Taking off from a processing mistake made by a student working on a military-funded project to develop flexible, large-area sheets of electronics, materials scientist John A. Rogers of the University of Illinois, Urbana-Champaign, and his colleagues have devised a way to fabricate extra-thin ribbons of silicon that can expand and crumple like an accordion's bellows (Science, published online Dec. 15, dx.doi.org/10.1126/science.1121401).
Unlike the flat, brittle silicon on conventional chips, this new form of silicon can flex, bend, and even conform to curvaceous objects like airplane wings and robotic limbs, Rogers says.
"The work opens possibilities, from conformal electronics and devices to new types of sensors and environmentally sensitive processors," comments chemist and materials scientist George M. Whitesides of Harvard University.

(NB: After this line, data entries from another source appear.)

This is an optimization exercise on Yosys and OpenROAD, whose aim is small area, a short achievable clock period and few clock cycles per item, not a production implementation.
In this exercise RTL edits were held to simulation tests only and were not proved equivalent to the original.

sierra:
Design attn_score_top, start of the top module:
module attn_score_top (
    input  logic               clk,
    input  logic               rst_n,
    input  logic               in_valid,
    input  attn_pkg::qk_pair_s in_pair,
    input  logic               causal_en,
    input  logic               out_credit,
    output logic               in_credit,
    output logic               out_valid,
    output attn_pkg::score_s   out_score
);
Size in the first run: ~8500 cells after synthesis, ~570 I/O pins, roughly 88000 sq um of cells after synthesis.
==> flow/config.mk <==
export PLATFORM = sky130hd
export DESIGN_NAME = attn_score_top
export DESIGN_NICKNAME = attn_score_top
export VERILOG_FILES = /design/flow/design.v
export SDC_FILE = /design/flow/constraint.sdc
export NUM_CORES = 4
export LEC_CHECK = 0
export CAP_MARGIN = 20
export CORE_MARGIN = 2
export CORE_UTILIZATION = 40
export CTS_CLUSTER_DIAMETER = 150
export CTS_CLUSTER_SIZE = 20
export SLEW_MARGIN = 20
export SYNTH_HIERARCHICAL = 1
export SYNTH_MINIMUM_KEEP_SIZE = 0
==> flow/constraint.sdc <==
create_clock -name core_clock -period 135.0 [get_ports {clk}]
set_input_delay 27.0000 -clock core_clock [delete_from_list [all_inputs] [get_ports {clk}]]
set_output_delay 27.0000 -clock core_clock [all_outputs]
set_load 0.01 [all_outputs]
standard.sh (not shown) runs the stock make flow with config.mk's settings and CLKGATE_MAP_FILE= SYNTH_SCRIPT=/design/flow/synth_recipe.tcl, a recipe that flattens the netlist after the stock synthesis.
==> flow/flow/run.sh <==
#!/bin/bash
# Standard layout with one change: the input and output port buffers are
# sky130_fd_sc_hd__buf_1 instead of the flow's default buffer cell.
set -euo pipefail
export BUFFER_PORTS_ARGS="-buffer_cell sky130_fd_sc_hd__buf_1"
bash standard.sh > standard_flow.log 2>&1
Testbench counts of sierra, summed over its fixed seeds: cycles 1,944, items 1,920.
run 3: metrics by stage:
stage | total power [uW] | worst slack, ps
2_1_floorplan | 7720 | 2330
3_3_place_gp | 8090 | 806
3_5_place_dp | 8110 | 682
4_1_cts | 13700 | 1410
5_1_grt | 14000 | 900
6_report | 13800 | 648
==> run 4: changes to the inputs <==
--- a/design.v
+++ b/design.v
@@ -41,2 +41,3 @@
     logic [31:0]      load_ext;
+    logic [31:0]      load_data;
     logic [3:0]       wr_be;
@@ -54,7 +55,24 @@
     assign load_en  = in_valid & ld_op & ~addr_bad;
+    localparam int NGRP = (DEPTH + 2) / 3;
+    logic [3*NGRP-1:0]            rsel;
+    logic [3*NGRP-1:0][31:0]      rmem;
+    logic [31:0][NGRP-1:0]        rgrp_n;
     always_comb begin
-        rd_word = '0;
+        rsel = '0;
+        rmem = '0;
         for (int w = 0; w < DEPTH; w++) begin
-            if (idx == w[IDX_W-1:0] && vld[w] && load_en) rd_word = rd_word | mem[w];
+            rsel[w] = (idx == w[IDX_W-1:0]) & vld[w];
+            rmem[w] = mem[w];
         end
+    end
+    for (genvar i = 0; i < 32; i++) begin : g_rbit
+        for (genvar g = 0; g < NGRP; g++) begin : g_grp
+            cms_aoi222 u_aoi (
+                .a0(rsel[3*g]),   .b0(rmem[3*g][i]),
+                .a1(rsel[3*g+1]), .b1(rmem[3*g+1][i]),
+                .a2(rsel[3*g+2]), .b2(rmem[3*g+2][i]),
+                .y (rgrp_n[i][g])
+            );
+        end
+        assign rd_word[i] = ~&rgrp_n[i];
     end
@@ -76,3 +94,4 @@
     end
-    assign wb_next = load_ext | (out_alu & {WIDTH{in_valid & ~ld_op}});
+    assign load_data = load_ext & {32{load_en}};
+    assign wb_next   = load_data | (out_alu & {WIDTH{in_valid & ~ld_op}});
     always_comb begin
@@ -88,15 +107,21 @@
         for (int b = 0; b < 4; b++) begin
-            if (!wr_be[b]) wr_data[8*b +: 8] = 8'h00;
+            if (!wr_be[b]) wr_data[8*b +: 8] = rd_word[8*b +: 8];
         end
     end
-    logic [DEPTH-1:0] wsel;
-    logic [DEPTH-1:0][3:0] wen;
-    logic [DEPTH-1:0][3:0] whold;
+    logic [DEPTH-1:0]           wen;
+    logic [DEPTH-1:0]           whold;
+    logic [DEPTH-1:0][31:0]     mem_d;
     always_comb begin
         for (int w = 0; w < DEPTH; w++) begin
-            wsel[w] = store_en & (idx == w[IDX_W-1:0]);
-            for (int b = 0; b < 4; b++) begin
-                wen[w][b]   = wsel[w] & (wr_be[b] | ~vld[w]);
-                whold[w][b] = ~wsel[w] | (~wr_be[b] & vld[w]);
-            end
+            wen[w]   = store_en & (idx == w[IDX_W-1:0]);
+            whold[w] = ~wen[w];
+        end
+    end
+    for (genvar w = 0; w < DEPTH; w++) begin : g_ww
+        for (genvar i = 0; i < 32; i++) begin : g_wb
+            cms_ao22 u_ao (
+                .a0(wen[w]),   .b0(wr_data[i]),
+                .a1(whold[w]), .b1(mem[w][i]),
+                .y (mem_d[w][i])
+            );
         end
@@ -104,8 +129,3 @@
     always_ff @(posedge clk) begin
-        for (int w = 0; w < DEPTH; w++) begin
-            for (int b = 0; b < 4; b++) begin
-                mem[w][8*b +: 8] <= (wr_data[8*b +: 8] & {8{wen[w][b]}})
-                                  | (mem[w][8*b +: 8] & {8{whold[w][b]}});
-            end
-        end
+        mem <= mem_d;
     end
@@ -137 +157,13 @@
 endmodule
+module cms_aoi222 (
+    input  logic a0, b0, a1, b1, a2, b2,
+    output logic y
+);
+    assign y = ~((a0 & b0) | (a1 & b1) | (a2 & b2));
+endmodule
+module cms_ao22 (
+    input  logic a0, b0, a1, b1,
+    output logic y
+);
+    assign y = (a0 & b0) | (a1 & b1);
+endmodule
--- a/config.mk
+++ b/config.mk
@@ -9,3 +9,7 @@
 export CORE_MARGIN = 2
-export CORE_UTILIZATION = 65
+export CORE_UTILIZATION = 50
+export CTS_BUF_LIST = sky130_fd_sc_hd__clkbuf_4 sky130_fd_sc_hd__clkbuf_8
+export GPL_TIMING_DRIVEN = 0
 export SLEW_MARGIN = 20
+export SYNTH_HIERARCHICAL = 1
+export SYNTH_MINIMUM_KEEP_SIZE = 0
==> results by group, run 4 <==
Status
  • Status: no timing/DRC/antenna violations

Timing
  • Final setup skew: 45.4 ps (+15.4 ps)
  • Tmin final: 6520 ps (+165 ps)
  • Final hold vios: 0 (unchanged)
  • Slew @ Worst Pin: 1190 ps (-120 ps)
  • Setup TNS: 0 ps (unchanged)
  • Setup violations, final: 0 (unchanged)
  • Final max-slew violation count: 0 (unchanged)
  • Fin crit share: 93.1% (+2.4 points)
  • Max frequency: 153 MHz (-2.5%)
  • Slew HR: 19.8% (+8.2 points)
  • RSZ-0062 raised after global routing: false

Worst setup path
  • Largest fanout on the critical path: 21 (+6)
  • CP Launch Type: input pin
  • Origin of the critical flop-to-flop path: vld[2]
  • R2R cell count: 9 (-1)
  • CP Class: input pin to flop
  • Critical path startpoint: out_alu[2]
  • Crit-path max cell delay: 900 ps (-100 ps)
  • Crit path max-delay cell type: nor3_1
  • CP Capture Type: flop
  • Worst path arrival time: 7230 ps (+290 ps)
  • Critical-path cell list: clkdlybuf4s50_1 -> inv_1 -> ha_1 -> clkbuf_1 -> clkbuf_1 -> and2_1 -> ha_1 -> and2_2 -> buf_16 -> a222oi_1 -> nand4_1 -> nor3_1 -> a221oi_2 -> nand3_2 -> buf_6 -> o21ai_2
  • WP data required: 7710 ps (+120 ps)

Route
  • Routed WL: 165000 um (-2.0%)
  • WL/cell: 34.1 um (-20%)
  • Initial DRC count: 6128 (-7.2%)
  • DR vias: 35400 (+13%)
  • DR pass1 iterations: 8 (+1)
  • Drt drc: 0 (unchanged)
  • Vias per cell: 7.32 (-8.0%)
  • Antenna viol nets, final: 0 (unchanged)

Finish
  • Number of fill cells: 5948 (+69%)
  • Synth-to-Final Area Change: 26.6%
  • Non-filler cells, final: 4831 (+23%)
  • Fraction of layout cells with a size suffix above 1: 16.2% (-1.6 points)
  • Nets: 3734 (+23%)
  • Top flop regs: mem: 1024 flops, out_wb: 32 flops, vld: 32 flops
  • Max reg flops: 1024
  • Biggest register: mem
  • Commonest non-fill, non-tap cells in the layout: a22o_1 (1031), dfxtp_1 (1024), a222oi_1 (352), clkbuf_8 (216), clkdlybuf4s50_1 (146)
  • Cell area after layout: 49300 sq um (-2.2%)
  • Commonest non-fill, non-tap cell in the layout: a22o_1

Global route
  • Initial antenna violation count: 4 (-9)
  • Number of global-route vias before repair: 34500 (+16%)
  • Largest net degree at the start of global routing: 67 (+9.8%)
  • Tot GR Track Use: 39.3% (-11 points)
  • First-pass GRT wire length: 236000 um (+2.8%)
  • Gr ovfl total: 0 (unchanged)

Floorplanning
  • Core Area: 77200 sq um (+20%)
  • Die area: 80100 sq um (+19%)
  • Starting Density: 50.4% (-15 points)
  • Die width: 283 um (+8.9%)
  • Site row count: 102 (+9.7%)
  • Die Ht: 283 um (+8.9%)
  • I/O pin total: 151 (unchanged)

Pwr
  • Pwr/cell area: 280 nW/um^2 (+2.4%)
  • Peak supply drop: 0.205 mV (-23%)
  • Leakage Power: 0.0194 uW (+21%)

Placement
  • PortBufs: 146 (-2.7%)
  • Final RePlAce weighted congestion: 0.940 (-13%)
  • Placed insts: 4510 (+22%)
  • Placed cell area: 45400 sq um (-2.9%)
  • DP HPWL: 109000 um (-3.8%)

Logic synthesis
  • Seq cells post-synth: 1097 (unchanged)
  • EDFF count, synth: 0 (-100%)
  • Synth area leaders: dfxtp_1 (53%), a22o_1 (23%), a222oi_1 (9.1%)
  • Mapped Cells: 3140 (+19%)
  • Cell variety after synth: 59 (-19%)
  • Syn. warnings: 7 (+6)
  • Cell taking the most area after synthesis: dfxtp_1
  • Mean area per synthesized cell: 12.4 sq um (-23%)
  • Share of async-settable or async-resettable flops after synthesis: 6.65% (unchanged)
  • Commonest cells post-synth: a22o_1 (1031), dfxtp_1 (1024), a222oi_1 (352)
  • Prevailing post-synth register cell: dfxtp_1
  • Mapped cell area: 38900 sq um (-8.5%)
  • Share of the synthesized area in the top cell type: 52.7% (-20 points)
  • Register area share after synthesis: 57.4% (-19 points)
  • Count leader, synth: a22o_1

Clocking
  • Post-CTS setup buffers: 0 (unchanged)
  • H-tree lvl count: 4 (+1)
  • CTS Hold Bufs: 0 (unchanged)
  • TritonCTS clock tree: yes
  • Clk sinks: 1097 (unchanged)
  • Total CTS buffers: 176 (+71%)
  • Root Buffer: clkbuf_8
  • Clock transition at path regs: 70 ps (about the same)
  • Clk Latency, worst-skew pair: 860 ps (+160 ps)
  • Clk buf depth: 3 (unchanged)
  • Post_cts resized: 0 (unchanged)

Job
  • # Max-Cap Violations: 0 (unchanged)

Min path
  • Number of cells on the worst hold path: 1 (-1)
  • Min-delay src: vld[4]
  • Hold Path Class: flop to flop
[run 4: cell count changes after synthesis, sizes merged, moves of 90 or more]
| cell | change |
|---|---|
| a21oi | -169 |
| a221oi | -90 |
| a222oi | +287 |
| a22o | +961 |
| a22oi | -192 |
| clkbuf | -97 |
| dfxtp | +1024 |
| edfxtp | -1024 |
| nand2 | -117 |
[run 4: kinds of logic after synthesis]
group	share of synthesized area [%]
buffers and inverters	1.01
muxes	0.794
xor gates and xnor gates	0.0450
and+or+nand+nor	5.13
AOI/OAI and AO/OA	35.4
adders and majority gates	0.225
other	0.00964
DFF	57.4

To make the stretchable silicon, Rogers and his coworkers first use photolithography to pattern strips of silicon only a few micrometers thick and no wider than a biological cell onto a wafer already topped with an etchable layer of silicon dioxide. Etching that layer away leaves behind silicon strips attached only at the ends to the underlying wafer. Next, the researchers gently stretch a rubbery layer of poly(dimethylsiloxane) atop the strips. Finally, when the researchers peel the elastomer, the silicon strips snap away from the wafer and adhere to the PDMS layer. Meanwhile, the release of strain and concomitant shrinking in the PDMS layer causes the silicon strips to corrugate with peak-to-peak distances between 5 and 50 μm, depending on the thickness of the silicon and the strain in the elastomer.